Work required:
In the entries that follow, the lines from the one with "w_state_next = S_IDLE;" through the one with "export VERILOG_FILES = /design/src/rtl/jump_loader.sv" are the ones to write out, exactly and with both ends included. Nothing else should appear.
[Start of Attachment]
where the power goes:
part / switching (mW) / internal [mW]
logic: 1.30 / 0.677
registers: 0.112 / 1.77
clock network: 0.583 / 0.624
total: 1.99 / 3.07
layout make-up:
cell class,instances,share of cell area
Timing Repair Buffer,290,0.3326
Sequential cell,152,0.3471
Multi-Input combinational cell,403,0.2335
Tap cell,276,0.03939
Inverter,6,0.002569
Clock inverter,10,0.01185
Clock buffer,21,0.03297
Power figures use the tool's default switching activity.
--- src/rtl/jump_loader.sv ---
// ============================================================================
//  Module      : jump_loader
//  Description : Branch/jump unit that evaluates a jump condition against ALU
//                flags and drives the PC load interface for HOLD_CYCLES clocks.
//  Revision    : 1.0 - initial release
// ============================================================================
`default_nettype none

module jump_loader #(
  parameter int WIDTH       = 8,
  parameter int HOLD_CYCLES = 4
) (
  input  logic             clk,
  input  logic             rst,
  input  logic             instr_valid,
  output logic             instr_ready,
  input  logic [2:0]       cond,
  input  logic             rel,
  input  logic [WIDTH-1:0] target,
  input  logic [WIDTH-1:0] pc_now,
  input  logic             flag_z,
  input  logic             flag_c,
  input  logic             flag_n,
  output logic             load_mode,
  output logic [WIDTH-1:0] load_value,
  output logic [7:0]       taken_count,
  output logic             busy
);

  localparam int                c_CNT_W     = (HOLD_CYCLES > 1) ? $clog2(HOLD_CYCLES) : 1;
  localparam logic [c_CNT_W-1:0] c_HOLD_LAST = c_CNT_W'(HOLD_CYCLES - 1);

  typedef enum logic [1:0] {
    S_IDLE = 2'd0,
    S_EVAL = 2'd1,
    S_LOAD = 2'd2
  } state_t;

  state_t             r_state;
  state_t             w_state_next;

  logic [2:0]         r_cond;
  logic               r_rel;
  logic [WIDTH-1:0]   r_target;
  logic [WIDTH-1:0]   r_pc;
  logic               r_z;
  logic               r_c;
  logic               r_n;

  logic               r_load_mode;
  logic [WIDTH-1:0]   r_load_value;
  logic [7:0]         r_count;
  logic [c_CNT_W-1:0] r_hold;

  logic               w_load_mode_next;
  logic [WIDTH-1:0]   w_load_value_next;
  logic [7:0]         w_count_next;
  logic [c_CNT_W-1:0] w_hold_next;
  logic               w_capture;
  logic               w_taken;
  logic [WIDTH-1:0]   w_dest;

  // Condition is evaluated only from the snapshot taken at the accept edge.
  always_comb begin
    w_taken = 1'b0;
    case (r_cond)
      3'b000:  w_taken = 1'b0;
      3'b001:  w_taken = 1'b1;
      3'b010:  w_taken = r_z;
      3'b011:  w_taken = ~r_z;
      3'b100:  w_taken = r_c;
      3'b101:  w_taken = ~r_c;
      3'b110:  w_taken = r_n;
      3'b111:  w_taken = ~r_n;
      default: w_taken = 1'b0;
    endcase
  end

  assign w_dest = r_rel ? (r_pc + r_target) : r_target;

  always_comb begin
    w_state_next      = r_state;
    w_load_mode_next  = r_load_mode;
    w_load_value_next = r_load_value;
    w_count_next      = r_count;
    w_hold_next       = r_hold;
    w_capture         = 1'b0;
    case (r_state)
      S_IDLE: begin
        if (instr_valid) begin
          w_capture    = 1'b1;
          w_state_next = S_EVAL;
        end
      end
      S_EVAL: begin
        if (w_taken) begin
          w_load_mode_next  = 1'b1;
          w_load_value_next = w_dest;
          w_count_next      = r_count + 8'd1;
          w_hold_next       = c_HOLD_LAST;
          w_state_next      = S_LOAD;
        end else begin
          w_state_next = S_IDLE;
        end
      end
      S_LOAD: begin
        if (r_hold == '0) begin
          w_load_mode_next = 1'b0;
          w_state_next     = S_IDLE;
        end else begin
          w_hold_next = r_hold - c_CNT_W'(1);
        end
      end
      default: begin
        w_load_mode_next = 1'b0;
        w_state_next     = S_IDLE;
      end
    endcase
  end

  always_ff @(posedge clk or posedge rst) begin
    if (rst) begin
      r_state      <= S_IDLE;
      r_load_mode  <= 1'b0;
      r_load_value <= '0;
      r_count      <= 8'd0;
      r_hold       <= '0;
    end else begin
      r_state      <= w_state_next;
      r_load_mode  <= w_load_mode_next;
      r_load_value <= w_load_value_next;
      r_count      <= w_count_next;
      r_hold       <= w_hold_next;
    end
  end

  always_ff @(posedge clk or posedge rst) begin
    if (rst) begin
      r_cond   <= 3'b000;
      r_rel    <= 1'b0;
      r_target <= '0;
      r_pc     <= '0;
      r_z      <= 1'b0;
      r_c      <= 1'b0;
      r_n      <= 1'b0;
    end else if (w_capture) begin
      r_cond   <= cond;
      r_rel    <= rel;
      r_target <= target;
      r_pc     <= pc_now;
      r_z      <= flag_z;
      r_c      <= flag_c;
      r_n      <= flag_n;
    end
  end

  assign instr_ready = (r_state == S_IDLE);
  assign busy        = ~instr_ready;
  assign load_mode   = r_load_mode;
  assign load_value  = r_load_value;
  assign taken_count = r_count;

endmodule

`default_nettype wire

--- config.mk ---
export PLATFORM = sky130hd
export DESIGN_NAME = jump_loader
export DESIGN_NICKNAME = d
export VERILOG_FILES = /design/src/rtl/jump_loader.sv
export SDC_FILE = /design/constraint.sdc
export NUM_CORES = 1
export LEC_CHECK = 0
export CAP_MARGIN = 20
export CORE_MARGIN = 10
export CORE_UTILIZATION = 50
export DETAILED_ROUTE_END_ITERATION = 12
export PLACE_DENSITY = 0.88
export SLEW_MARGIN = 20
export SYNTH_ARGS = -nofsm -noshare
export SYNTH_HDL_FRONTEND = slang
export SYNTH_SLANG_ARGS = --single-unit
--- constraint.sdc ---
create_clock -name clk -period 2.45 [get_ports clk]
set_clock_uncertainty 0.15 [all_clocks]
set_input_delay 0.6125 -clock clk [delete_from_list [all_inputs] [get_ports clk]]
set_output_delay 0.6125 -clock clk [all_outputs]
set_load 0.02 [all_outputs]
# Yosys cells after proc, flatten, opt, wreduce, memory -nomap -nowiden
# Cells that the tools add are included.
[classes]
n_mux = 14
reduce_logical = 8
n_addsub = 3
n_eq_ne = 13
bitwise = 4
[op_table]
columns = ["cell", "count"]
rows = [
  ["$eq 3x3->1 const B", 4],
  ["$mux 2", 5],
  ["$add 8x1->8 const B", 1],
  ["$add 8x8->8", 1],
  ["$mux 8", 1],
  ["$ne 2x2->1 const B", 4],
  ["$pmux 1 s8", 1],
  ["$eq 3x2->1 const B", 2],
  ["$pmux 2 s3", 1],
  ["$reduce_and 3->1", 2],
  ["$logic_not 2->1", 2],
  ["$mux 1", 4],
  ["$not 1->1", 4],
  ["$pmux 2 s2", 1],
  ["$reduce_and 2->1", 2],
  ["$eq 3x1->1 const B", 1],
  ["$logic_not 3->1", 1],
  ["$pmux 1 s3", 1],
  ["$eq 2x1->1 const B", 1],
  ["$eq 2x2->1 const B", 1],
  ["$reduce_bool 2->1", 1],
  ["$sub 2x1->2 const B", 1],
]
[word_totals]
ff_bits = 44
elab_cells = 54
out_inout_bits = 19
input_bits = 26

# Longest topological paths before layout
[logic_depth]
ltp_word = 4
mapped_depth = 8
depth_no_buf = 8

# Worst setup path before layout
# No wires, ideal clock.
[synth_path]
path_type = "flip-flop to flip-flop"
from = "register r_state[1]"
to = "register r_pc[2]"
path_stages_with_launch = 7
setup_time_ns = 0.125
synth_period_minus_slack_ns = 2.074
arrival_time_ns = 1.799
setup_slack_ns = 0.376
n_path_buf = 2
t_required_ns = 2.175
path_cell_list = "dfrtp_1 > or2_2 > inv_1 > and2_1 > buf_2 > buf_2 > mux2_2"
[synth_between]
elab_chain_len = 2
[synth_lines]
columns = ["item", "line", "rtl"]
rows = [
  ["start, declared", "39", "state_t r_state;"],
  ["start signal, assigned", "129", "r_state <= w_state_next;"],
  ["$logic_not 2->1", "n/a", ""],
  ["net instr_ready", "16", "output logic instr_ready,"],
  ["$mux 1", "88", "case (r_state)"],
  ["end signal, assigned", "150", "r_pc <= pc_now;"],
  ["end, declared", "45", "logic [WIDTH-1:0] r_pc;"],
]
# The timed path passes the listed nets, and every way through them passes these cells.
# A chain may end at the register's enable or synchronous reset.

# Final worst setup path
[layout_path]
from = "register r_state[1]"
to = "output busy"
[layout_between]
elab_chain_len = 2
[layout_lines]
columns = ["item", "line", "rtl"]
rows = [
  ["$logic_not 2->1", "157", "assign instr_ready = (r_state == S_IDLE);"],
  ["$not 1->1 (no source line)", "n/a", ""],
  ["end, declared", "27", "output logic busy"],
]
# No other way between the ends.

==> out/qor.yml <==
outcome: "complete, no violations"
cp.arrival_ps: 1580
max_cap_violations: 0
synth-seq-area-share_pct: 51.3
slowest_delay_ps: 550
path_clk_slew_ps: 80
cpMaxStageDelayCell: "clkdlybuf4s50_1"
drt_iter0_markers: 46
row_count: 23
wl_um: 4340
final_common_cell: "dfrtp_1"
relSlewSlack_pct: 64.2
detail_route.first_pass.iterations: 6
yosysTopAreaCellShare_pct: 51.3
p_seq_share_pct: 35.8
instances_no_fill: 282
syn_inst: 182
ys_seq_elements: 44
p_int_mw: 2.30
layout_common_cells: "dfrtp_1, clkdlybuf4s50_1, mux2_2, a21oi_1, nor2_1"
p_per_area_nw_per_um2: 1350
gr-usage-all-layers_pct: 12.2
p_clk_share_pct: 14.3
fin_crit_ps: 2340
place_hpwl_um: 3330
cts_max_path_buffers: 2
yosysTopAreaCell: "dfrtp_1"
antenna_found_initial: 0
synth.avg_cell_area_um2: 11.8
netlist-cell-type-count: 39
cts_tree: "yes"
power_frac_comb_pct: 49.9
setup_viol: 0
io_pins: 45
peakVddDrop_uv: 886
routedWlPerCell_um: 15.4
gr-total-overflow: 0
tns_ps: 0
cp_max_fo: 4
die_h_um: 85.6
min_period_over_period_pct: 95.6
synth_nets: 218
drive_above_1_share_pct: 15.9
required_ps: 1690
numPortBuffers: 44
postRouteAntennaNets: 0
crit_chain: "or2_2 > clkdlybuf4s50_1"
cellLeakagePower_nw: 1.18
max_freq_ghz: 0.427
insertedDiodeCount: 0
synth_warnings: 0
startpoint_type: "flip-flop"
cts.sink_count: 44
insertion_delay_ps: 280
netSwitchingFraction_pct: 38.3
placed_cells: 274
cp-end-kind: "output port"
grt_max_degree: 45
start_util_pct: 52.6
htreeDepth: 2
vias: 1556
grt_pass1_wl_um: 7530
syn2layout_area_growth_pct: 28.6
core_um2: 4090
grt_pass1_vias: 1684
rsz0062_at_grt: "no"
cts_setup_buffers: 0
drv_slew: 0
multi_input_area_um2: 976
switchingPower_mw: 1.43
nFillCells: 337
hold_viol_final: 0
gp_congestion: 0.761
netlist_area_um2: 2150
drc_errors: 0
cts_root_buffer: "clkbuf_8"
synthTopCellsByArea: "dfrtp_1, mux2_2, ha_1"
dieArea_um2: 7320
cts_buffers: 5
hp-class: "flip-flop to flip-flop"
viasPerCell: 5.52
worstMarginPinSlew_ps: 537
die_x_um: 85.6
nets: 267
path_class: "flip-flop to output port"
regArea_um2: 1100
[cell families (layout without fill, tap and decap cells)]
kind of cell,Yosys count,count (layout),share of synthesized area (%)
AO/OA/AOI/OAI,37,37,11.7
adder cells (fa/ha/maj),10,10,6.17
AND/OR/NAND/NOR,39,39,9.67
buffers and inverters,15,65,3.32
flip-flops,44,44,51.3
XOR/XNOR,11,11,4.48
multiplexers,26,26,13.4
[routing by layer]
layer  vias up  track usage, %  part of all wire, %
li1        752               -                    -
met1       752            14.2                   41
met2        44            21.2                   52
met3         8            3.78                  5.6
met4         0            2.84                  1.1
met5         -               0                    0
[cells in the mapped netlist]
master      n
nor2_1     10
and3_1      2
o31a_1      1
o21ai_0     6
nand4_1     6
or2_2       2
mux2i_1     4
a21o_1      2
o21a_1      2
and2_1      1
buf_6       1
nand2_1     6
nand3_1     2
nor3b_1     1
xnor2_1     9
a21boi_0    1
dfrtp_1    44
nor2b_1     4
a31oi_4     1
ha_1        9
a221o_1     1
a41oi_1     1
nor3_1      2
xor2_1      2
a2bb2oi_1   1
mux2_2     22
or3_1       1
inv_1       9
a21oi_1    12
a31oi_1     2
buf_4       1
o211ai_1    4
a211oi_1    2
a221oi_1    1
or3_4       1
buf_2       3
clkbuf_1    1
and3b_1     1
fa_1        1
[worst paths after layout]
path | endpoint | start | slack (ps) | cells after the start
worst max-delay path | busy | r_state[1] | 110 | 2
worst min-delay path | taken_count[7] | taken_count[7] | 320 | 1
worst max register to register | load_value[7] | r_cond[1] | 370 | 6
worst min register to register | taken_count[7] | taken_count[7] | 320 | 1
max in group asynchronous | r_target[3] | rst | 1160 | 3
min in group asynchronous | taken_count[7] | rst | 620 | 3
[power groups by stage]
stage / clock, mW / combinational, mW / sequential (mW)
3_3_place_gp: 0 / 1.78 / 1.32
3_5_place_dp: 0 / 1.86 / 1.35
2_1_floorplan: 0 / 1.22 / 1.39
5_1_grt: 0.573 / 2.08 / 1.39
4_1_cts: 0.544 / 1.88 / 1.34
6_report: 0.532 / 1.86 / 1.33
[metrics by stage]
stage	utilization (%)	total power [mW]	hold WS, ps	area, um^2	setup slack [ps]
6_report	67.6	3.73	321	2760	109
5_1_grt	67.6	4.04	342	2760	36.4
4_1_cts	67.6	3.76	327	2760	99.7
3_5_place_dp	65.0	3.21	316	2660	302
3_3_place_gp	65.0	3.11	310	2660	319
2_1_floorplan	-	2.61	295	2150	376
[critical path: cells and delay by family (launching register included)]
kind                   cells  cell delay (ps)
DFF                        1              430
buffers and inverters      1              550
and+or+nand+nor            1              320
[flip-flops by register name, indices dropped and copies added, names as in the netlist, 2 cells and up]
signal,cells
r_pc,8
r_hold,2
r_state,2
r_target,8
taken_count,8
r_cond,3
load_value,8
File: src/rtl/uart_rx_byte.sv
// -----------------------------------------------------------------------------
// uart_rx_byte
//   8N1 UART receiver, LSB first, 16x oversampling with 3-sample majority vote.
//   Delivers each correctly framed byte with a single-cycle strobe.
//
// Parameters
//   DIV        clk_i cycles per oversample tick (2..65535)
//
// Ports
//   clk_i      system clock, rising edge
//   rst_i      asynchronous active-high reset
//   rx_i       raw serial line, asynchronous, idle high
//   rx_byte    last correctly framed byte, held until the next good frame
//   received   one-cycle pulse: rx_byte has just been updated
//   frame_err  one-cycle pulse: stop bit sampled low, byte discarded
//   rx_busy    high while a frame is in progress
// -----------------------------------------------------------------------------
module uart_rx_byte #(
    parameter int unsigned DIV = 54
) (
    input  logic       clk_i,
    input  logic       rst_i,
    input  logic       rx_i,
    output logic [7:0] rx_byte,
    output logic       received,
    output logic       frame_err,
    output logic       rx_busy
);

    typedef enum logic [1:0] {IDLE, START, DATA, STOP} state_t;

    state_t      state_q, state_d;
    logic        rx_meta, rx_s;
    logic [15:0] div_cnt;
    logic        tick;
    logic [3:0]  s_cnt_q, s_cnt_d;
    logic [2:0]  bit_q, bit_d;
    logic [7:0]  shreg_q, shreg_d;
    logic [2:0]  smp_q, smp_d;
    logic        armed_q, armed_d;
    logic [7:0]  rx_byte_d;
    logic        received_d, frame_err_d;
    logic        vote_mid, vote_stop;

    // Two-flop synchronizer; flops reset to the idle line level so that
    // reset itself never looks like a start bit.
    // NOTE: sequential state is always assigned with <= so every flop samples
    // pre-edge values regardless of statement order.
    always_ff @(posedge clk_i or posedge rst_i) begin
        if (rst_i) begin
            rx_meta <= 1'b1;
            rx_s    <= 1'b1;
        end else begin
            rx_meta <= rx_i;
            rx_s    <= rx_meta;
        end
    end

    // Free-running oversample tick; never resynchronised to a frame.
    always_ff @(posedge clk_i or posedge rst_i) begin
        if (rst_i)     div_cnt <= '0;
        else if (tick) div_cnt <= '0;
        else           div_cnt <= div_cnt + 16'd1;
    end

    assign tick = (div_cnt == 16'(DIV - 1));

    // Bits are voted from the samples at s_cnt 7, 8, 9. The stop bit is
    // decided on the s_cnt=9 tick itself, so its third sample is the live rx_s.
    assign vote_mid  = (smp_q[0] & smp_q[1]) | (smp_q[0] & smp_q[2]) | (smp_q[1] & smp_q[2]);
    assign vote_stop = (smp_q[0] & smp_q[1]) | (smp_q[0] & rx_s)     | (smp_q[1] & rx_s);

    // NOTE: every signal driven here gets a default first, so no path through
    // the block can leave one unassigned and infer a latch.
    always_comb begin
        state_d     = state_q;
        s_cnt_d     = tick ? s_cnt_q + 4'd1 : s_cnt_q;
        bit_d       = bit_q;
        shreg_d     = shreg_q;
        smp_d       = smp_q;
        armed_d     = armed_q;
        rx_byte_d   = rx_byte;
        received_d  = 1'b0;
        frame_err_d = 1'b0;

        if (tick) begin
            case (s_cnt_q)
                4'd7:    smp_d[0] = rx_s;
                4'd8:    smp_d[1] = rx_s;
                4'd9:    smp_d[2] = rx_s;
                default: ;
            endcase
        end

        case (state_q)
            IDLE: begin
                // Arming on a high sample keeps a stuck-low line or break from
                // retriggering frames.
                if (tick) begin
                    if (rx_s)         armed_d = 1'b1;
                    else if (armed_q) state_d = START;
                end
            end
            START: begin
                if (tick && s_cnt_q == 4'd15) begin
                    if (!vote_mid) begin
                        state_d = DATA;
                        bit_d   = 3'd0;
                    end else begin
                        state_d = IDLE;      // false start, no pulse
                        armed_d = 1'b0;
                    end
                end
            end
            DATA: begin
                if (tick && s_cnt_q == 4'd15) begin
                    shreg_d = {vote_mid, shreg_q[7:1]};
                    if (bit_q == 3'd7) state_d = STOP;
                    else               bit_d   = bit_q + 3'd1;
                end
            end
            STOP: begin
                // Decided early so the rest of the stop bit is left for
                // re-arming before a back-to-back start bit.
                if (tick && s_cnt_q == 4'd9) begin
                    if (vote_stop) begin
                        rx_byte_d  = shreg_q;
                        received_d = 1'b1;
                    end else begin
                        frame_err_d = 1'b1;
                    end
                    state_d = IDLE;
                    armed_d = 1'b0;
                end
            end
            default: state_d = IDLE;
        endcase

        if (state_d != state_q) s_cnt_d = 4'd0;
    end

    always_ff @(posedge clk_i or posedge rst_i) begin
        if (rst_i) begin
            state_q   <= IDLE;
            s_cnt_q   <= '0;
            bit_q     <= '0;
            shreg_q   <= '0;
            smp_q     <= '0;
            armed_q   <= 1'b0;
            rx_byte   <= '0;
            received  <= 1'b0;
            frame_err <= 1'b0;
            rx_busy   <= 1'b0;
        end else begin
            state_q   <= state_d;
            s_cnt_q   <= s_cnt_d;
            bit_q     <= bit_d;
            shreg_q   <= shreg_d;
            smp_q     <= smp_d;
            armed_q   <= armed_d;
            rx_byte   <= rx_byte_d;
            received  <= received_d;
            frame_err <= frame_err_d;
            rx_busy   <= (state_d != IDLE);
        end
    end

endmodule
[End of Attachment]
Solved problem:
          w_state_next = S_IDLE;
        end
      end
      S_LOAD: begin
        if (r_hold == '0) begin
          w_load_mode_next = 1'b0;
          w_state_next     = S_IDLE;
        end else begin
          w_hold_next = r_hold - c_CNT_W'(1);
        end
      end
      default: begin
        w_load_mode_next = 1'b0;
        w_state_next     = S_IDLE;
      end
    endcase
  end

  always_ff @(posedge clk or posedge rst) begin
    if (rst) begin
      r_state      <= S_IDLE;
      r_load_mode  <= 1'b0;
      r_load_value <= '0;
      r_count      <= 8'd0;
      r_hold       <= '0;
    end else begin
      r_state      <= w_state_next;
      r_load_mode  <= w_load_mode_next;
      r_load_value <= w_load_value_next;
      r_count      <= w_count_next;
      r_hold       <= w_hold_next;
    end
  end

  always_ff @(posedge clk or posedge rst) begin
    if (rst) begin
      r_cond   <= 3'b000;
      r_rel    <= 1'b0;
      r_target <= '0;
      r_pc     <= '0;
      r_z      <= 1'b0;
      r_c      <= 1'b0;
      r_n      <= 1'b0;
    end else if (w_capture) begin
      r_cond   <= cond;
      r_rel    <= rel;
      r_target <= target;
      r_pc     <= pc_now;
      r_z      <= flag_z;
      r_c      <= flag_c;
      r_n      <= flag_n;
    end
  end

  assign instr_ready = (r_state == S_IDLE);
  assign busy        = ~instr_ready;
  assign load_mode   = r_load_mode;
  assign load_value  = r_load_value;
  assign taken_count = r_count;

endmodule

`default_nettype wire

--- config.mk ---
export PLATFORM = sky130hd
export DESIGN_NAME = jump_loader
export DESIGN_NICKNAME = d
export VERILOG_FILES = /design/src/rtl/jump_loader.sv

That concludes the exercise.